# Working data:
--*--

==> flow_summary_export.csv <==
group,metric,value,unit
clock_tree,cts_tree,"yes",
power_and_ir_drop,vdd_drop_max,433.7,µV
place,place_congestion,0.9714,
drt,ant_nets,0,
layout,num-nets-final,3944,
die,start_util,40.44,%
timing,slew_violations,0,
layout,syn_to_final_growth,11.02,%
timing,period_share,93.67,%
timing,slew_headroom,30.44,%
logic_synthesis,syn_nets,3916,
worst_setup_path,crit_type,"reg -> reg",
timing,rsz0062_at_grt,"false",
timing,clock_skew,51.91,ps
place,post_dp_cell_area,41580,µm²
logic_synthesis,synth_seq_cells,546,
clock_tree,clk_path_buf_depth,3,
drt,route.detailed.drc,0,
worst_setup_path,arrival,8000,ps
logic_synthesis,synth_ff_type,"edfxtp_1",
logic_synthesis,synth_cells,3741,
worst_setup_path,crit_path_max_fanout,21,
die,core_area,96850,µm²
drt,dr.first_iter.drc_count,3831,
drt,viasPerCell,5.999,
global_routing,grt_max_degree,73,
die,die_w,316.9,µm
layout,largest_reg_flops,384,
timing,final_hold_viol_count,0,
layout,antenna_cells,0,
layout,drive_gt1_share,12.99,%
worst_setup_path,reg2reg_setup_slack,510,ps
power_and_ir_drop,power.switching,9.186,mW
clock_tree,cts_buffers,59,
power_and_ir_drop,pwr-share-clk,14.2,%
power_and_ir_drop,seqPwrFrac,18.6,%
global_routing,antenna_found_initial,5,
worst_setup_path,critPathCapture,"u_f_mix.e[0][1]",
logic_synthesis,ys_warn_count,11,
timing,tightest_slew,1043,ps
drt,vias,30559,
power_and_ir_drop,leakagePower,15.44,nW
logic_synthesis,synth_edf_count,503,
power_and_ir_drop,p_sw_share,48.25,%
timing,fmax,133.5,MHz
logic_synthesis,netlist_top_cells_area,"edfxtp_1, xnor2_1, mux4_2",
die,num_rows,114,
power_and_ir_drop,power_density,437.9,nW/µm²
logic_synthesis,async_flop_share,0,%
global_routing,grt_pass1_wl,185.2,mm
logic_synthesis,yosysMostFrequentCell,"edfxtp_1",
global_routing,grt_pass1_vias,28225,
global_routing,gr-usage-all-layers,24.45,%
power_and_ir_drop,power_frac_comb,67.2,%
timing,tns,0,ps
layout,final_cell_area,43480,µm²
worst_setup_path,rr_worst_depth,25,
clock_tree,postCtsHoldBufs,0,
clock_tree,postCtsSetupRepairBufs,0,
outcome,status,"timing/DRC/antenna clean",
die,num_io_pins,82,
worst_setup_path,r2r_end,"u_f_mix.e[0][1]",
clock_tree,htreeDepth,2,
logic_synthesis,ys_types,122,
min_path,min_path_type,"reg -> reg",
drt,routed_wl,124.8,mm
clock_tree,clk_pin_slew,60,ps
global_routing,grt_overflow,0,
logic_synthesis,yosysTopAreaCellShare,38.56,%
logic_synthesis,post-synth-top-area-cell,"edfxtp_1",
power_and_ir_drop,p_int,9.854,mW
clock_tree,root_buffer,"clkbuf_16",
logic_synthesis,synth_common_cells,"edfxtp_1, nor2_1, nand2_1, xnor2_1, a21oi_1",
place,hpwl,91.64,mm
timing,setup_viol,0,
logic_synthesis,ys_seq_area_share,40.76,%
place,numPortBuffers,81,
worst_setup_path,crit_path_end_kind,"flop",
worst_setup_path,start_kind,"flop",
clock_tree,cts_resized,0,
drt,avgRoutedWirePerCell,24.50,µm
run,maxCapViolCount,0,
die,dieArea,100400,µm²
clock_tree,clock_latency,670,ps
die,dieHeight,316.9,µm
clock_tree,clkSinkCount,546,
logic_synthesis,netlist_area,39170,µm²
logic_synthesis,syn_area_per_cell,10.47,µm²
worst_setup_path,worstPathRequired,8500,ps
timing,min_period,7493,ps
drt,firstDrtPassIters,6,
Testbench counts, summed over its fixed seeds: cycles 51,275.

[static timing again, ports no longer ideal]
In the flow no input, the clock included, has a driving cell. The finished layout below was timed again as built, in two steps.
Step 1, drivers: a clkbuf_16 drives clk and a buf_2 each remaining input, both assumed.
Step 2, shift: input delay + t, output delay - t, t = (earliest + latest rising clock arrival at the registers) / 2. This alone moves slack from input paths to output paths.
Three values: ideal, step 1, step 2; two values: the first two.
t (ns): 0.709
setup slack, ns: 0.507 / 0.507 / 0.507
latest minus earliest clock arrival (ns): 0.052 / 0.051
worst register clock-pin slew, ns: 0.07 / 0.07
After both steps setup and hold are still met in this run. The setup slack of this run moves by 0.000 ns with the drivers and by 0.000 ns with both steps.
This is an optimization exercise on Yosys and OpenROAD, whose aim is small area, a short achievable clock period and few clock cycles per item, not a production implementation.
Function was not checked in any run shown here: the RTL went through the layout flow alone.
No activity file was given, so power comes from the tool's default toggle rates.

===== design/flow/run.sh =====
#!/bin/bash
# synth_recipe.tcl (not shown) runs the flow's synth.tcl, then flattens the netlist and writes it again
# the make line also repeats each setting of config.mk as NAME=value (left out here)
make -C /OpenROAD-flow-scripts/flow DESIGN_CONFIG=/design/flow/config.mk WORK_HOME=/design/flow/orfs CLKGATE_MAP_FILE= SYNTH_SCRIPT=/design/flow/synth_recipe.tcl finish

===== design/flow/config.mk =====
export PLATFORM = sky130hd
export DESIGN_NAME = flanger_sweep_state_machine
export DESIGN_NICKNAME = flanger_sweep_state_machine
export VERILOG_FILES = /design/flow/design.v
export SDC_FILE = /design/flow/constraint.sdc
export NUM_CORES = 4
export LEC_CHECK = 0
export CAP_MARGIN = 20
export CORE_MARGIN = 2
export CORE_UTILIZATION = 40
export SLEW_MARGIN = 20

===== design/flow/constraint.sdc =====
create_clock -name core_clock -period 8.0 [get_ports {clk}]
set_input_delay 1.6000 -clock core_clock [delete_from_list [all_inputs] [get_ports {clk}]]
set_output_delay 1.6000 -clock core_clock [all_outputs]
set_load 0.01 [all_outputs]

--*--

# What you will do:
Go through the records from the first line and copy each one exactly, ending after the line that contains "die,core_area,96850,µm²". Give nothing else.

# Answer to this problem:
==> flow_summary_export.csv <==
group,metric,value,unit
clock_tree,cts_tree,"yes",
power_and_ir_drop,vdd_drop_max,433.7,µV
place,place_congestion,0.9714,
drt,ant_nets,0,
layout,num-nets-final,3944,
die,start_util,40.44,%
timing,slew_violations,0,
layout,syn_to_final_growth,11.02,%
timing,period_share,93.67,%
timing,slew_headroom,30.44,%
logic_synthesis,syn_nets,3916,
worst_setup_path,crit_type,"reg -> reg",
timing,rsz0062_at_grt,"false",
timing,clock_skew,51.91,ps
place,post_dp_cell_area,41580,µm²
logic_synthesis,synth_seq_cells,546,
clock_tree,clk_path_buf_depth,3,
drt,route.detailed.drc,0,
worst_setup_path,arrival,8000,ps
logic_synthesis,synth_ff_type,"edfxtp_1",
logic_synthesis,synth_cells,3741,
worst_setup_path,crit_path_max_fanout,21,
die,core_area,96850,µm²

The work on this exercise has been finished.